Corporate User’s name or logo including, without limitation, in a press release, shall be subject to Corporate User’s prior approval in writing.

11. Miscellaneous.

(a) Relationship of Parties. Gigaom and Corporate User are independent contractors, and nothing in this T&C will create any partnership, joint venture, agency, franchise, sales representative, or employment relationship between the parties. Neither party is an agent or representative of the other or is authorized to make any warranties or assume or create any other obligations on behalf of the other.

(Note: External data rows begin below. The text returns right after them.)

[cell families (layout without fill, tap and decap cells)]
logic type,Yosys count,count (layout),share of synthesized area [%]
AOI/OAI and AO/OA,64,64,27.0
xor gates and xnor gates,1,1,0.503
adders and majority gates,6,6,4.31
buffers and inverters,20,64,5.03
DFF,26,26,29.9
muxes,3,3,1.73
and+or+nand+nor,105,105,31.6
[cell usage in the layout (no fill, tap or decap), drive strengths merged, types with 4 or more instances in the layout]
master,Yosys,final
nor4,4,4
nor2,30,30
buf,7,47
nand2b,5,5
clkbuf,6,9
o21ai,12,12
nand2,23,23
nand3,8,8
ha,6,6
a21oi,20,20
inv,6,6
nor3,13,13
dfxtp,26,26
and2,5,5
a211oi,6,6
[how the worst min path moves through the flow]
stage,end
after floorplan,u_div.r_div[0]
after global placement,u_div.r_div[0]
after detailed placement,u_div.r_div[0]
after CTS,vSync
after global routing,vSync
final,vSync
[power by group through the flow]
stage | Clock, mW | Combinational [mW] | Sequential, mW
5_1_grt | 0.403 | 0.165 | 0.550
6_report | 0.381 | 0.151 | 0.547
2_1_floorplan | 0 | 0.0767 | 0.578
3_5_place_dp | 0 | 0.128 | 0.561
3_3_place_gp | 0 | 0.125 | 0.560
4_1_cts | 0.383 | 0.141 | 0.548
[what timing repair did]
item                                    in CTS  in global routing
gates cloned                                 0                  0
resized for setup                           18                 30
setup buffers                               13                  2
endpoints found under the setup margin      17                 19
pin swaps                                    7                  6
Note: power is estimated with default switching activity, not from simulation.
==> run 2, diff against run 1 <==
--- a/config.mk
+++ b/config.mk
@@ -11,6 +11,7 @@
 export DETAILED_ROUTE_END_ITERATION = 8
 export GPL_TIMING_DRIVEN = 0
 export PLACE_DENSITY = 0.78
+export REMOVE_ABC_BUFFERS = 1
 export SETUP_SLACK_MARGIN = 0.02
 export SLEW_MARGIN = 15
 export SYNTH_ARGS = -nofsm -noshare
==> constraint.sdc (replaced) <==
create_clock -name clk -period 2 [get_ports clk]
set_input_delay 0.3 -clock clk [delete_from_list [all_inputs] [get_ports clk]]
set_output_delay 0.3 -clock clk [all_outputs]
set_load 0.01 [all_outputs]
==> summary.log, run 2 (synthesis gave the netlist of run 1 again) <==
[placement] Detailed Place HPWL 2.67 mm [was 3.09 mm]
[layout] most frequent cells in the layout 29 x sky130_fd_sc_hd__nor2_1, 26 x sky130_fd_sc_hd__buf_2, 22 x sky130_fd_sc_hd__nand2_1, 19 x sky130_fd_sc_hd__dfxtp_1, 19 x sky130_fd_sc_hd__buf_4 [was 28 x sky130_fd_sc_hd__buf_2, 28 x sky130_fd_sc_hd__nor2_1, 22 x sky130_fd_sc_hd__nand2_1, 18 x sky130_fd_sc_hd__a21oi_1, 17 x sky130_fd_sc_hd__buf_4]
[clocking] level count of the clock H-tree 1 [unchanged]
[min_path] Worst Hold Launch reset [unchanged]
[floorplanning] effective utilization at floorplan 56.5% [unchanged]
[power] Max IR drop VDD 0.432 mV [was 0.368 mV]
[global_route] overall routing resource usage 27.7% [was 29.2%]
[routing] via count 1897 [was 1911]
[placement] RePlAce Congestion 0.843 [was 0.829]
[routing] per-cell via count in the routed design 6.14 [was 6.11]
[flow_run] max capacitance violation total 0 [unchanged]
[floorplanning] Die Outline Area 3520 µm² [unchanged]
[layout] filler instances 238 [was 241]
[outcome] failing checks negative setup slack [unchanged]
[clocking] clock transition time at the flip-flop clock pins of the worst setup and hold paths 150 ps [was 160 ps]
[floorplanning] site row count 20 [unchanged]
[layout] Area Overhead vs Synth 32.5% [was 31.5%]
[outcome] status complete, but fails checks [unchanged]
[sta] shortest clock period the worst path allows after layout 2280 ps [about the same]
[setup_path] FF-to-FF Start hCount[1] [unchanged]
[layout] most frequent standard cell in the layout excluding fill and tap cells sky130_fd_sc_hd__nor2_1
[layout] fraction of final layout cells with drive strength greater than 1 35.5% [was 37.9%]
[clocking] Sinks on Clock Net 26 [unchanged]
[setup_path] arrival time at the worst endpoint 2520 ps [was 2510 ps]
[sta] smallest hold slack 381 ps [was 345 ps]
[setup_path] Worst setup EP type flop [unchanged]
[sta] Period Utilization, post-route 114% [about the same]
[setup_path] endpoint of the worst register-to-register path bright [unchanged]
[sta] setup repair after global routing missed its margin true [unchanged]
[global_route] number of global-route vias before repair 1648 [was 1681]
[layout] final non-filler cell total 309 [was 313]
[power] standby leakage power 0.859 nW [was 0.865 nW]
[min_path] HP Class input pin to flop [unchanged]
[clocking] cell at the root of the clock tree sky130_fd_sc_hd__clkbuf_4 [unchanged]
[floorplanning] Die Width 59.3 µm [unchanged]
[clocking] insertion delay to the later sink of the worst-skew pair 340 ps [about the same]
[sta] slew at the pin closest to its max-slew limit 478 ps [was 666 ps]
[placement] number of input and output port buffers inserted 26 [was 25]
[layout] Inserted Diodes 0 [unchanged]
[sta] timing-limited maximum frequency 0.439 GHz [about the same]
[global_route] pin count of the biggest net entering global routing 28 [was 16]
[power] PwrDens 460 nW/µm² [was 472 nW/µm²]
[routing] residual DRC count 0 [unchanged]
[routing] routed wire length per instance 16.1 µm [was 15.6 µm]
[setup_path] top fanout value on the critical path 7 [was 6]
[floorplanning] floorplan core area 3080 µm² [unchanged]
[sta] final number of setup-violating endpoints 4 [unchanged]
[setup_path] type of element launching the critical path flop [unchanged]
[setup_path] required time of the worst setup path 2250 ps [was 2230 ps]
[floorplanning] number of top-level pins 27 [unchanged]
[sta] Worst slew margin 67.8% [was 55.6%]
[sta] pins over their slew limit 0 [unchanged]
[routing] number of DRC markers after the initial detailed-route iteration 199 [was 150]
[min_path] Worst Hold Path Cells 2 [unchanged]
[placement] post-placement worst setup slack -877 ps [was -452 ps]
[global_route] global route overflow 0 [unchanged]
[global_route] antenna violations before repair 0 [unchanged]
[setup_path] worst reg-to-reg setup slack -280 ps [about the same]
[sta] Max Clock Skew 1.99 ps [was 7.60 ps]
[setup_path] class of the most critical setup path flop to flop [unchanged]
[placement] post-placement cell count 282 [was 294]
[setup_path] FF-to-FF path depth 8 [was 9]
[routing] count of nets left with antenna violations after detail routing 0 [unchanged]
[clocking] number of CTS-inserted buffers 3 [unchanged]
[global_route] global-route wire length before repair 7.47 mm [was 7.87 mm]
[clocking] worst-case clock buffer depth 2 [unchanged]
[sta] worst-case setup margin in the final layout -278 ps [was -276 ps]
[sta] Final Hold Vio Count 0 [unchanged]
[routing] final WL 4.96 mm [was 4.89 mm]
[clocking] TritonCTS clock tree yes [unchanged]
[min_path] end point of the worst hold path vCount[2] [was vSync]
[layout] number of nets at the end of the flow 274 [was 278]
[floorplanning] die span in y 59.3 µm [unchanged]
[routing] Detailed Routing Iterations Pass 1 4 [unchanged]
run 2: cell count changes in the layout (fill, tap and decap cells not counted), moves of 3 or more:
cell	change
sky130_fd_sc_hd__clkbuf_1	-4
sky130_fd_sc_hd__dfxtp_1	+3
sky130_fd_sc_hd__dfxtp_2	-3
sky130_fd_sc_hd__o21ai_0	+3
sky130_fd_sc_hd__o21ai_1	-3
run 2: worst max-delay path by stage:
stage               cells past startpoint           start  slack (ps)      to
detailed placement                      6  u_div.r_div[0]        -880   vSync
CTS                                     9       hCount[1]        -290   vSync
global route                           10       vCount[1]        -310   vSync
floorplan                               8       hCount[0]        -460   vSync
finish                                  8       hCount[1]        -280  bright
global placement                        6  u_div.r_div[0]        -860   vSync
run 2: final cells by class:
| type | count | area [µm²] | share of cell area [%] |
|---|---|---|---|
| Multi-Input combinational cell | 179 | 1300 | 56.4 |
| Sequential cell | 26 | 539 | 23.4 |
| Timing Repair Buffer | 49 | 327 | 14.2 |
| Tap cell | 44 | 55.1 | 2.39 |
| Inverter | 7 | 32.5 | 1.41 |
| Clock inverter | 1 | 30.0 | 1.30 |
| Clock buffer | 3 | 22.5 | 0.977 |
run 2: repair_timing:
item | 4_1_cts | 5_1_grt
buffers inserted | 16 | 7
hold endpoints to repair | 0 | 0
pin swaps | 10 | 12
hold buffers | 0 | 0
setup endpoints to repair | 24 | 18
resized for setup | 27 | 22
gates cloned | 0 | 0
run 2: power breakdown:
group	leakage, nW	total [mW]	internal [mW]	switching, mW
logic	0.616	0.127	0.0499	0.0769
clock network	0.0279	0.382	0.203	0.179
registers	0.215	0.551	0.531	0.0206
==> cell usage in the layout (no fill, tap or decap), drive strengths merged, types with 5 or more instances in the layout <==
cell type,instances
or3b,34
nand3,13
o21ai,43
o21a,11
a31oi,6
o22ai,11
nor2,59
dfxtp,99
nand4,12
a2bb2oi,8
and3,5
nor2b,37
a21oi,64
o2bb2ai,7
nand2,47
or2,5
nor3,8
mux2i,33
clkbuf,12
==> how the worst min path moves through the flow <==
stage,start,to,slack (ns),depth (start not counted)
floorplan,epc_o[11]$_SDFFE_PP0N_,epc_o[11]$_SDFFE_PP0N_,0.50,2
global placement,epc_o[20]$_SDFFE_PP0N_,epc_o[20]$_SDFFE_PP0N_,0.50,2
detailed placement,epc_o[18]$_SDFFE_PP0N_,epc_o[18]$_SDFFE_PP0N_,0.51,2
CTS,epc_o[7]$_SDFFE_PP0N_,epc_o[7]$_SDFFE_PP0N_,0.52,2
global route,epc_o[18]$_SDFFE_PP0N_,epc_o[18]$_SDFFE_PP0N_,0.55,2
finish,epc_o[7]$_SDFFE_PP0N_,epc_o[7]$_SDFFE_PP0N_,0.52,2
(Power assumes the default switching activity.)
**src/rtl/stage_4.sv**
```systemverilog
// stage_4: final adder of the chain; multi-cycle IEEE-754 single-precision add
// with fixed latency (start edge + 5 enabled edges) and a one-cycle done pulse.
module stage_4 #(
   parameter int unsigned FLOAT_DATA_WIDTH = 32,
   parameter int unsigned EXP_WIDTH        = 8,
   parameter int unsigned MANT_WIDTH       = 23
) (
   input  logic                        clk,
   input  logic                        rst,
   input  logic                        clk_en,
   input  logic                        start,
   input  logic [FLOAT_DATA_WIDTH-1:0] to_add_one,
   input  logic [FLOAT_DATA_WIDTH-1:0] to_add_two,
   output logic [FLOAT_DATA_WIDTH-1:0] result,
   output logic                        done,
   output logic                        working
);
   localparam int unsigned SIG_W = MANT_WIDTH + 1;
   localparam int unsigned FLD_W = SIG_W + 3;
   localparam int unsigned SUM_W = FLD_W + 1;
   localparam int unsigned XE_W  = EXP_WIDTH + 2;
   localparam int unsigned LZ_W  = 5;
   localparam logic [EXP_WIDTH-1:0]        EXP_MAX = '1;
   localparam logic [EXP_WIDTH-1:0]        SH_MAX  = EXP_WIDTH'(FLD_W - 1);
   localparam logic [FLOAT_DATA_WIDTH-1:0] QNAN    = FLOAT_DATA_WIDTH'(32'h7FC0_0000);

   typedef enum logic [2:0] {S_IDLE, S_UNPACK, S_ALIGN, S_ADD, S_NORM, S_PACK} state_t;

   state_t                        r_state;
   logic [FLOAT_DATA_WIDTH-1:0]   r_a, r_b;
   logic                          r_sl, r_ss;
   logic [EXP_WIDTH-1:0]          r_el, r_es;
   logic [SIG_W-1:0]              r_ml, r_ms;
   logic [FLD_W-1:0]              r_fl, r_fs, r_norm;
   logic [SUM_W-1:0]              r_sum;
   logic [XE_W-1:0]               r_exp;
   logic                          r_nan, r_inf, r_inf_sign, r_zero;

   logic                          w_sa, w_sb, w_a_ge_b;
   logic [EXP_WIDTH-1:0]          w_ea, w_eb, w_diff;
   logic [MANT_WIDTH-1:0]         w_fra, w_frb, w_frac;
   logic [SIG_W-1:0]              w_ma, w_mb;
   logic                          w_nan_a, w_nan_b, w_inf_a, w_inf_b;
   logic [FLD_W-1:0]              w_fs_raw, w_fs_shift, w_fs, w_norm;
   logic [SUM_W-1:0]              w_sum;
   logic [LZ_W-1:0]               w_lz;
   logic                          w_found;
   logic [XE_W-1:0]               w_nexp, w_pexp;
   logic [SIG_W:0]                w_m25;
   logic                          w_rup;
   logic [FLOAT_DATA_WIDTH-1:0]   w_res;

   // Unpack and classify the captured operands, flushing denormals to zero.
   always_comb begin
      w_sa     = r_a[FLOAT_DATA_WIDTH-1];
      w_sb     = r_b[FLOAT_DATA_WIDTH-1];
      w_ea     = r_a[FLOAT_DATA_WIDTH-2 -: EXP_WIDTH];
      w_eb     = r_b[FLOAT_DATA_WIDTH-2 -: EXP_WIDTH];
      w_fra    = r_a[MANT_WIDTH-1:0];
      w_frb    = r_b[MANT_WIDTH-1:0];
      w_ma     = (w_ea == '0) ? '0 : {1'b1, w_fra};
      w_mb     = (w_eb == '0) ? '0 : {1'b1, w_frb};
      w_nan_a  = (w_ea == EXP_MAX) && (w_fra != '0);
      w_nan_b  = (w_eb == EXP_MAX) && (w_frb != '0);
      w_inf_a  = (w_ea == EXP_MAX) && (w_fra == '0);
      w_inf_b  = (w_eb == EXP_MAX) && (w_frb == '0);
      w_a_ge_b = {w_ea, w_ma} >= {w_eb, w_mb};
   end

   // Align: right shift the smaller significand, collapsing lost bits into sticky.
   always_comb begin
      w_diff     = r_el - r_es;
      w_fs_raw   = {r_ms, 3'b000};
      w_fs_shift = w_fs_raw >> w_diff;
      if (w_diff >= SH_MAX)
         w_fs = {{(FLD_W-1){1'b0}}, |r_ms};
      else
         w_fs = {w_fs_shift[FLD_W-1:1],
                 w_fs_shift[0] | (|(w_fs_raw & ~({FLD_W{1'b1}} << w_diff)))};
   end

   always_comb begin
      if (r_sl == r_ss) w_sum = {1'b0, r_fl} + {1'b0, r_fs};
      else              w_sum = {1'b0, r_fl} - {1'b0, r_fs};
   end

   // Normalise: carry-out right shift, else leading-zero count and left shift.
   always_comb begin
      w_lz    = '0;
      w_found = 1'b0;
      for (int i = int'(FLD_W) - 1; i >= 0; i--) begin
         if (!w_found && r_sum[i]) begin
            w_lz    = LZ_W'(int'(FLD_W) - 1 - i);
            w_found = 1'b1;
         end
      end
      if (r_sum[SUM_W-1]) begin
         w_norm = {r_sum[SUM_W-1:2], r_sum[1] | r_sum[0]};
         w_nexp = r_exp + XE_W'(1);
      end else begin
         w_norm = r_sum[FLD_W-1:0] << w_lz;
         w_nexp = r_exp - {{(XE_W-LZ_W){1'b0}}, w_lz};
      end
   end

   // Round to nearest even, then resolve special cases into the packed result.
   always_comb begin
      w_rup = r_norm[2] & (r_norm[1] | r_norm[0] | r_norm[3]);
      w_m25 = {1'b0, r_norm[FLD_W-1:3]} + {{SIG_W{1'b0}}, w_rup};
      if (w_m25[SIG_W]) begin
         w_frac = w_m25[MANT_WIDTH:1];
         w_pexp = r_exp + XE_W'(1);
      end else begin
         w_frac = w_m25[MANT_WIDTH-1:0];
         w_pexp = r_exp;
      end
      if (r_nan)
         w_res = QNAN;
      else if (r_inf)
         w_res = {r_inf_sign, EXP_MAX, {MANT_WIDTH{1'b0}}};
      else if (r_zero)
         w_res = {r_sl & r_ss, {(FLOAT_DATA_WIDTH-1){1'b0}}};
      else if (w_pexp[XE_W-1] || (w_pexp == '0))
         w_res = {r_sl, {(FLOAT_DATA_WIDTH-1){1'b0}}};
      else if (w_pexp >= {2'b00, EXP_MAX})
         w_res = {r_sl, EXP_MAX, {MANT_WIDTH{1'b0}}};
      else
         w_res = {r_sl, w_pexp[EXP_WIDTH-1:0], w_frac};
   end

   always_ff @(posedge clk or negedge rst) begin
      if (!rst) begin
         r_state    <= S_IDLE;
         result     <= '0;
         done       <= 1'b0;
         working    <= 1'b0;
         r_a        <= '0;
         r_b        <= '0;
         r_sl       <= 1'b0;
         r_ss       <= 1'b0;
         r_el       <= '0;
         r_es       <= '0;
         r_ml       <= '0;
         r_ms       <= '0;
         r_fl       <= '0;
         r_fs       <= '0;
         r_sum      <= '0;
         r_norm     <= '0;
         r_exp      <= '0;
         r_nan      <= 1'b0;
         r_inf      <= 1'b0;
         r_inf_sign <= 1'b0;
         r_zero     <= 1'b0;
      end else if (clk_en) begin
         done <= 1'b0;
         case (r_state)
            S_IDLE: begin
               if (start) begin
                  r_a     <= to_add_one;
                  r_b     <= to_add_two;
                  working <= 1'b1;
                  r_state <= S_UNPACK;
               end
            end
            S_UNPACK: begin
               r_nan      <= w_nan_a | w_nan_b | (w_inf_a & w_inf_b & (w_sa != w_sb));
               r_inf      <= w_inf_a | w_inf_b;
               r_inf_sign <= w_inf_a ? w_sa : w_sb;
               r_sl       <= w_a_ge_b ? w_sa : w_sb;
               r_ss       <= w_a_ge_b ? w_sb : w_sa;
               r_el       <= w_a_ge_b ? w_ea : w_eb;
               r_es       <= w_a_ge_b ? w_eb : w_ea;
               r_ml       <= w_a_ge_b ? w_ma : w_mb;
               r_ms       <= w_a_ge_b ? w_mb : w_ma;
               r_state    <= S_ALIGN;
            end
            S_ALIGN: begin
               r_fl    <= {r_ml, 3'b000};
               r_fs    <= w_fs;
               r_state <= S_ADD;
            end
            S_ADD: begin
               r_sum   <= w_sum;
               r_exp   <= {2'b00, r_el};
               r_state <= S_NORM;
            end
            S_NORM: begin
               r_norm  <= w_norm;
               r_exp   <= w_nexp;
               r_zero  <= (r_sum == '0);
               r_state <= S_PACK;
            end
            S_PACK: begin
               result  <= w_res;
               done    <= 1'b1;
               working <= 1'b0;
               r_state <= S_IDLE;
            end
            default: r_state <= S_IDLE;
         endcase
      end
   end
endmodule

```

(b) Governing Law. This T&C, and the rights of the parties hereto, shall be governed by and construed in accordance with the laws of the State of California as such laws apply to agreements among California residents made and to be performed entirely within the State of California.

(c) Entire Agreement; Amendment, Modifications and Waivers. This T&C, along with Gigaom’s Terms of Service, Privacy Policy, and Copyright or Intellectual Property Infringement Notification Policy that exist on the date hereof, are the complete and exclusive statements of the mutual understanding of the parties and supersede and cancel all previous written and oral agreements, communications and other understandings relating to the subject matter hereof. This T&C may not be modified or amended except in writing signed by a duly authorized representative of each party. No waivers of or exceptions to any term, condition or provision of this T&C, in any one or more instances, shall be deemed to be, or construed as, a further or continuing waiver of any such term, condition or provision. In the event of any conflict between this T&C and the T&C of Service, Privacy Policy, and Copyright or Intellectual Property Infringement Notification Policy, this T&C shall control.

(d) Severability. If any provision of this T&C is held to be invalid or unenforceable, the validity and enforceability of the remaining provisions of this T&C shall not be affected thereby.

(e) Assignment. Corporate User may assign and transfer this agreement or all or any part of its rights hereunder to any person, firm or corporation without limitation, and this agreement shall be binding upon and inure to the benefit of the parties hereto and their successors, representatives and assigns forever.

(f) Successors and Assigns. These T&C shall inure to the benefit of and be binding upon the parties hereto and its respective heirs, successors, assigns, administrators, executors and other legal representatives.

(g) Notice. All notices, requests and other communications under this T&C must be in writing, and must be mailed by registered or certified mail, postage prepaid and return receipt requested, or delivered by hand to the party to whom such notice is required or permitted to be given. If mailed, any such notice will be considered to have been given five (5) business days after it was mailed, as evidenced by the postmark. If delivered by hand, any such notice will be considered to have been given when received by the Party to whom notice is given, as evidenced by written and dated receipt of the receiving Party. The mailing address for notice to either Party will be the address shown on the Order Form and, in the case of Corporate User, a copy (which shall not constitute notice) shall be addressed to “General Counsel” at the same address. Either Party may change its mailing address by notice as provided by this Section.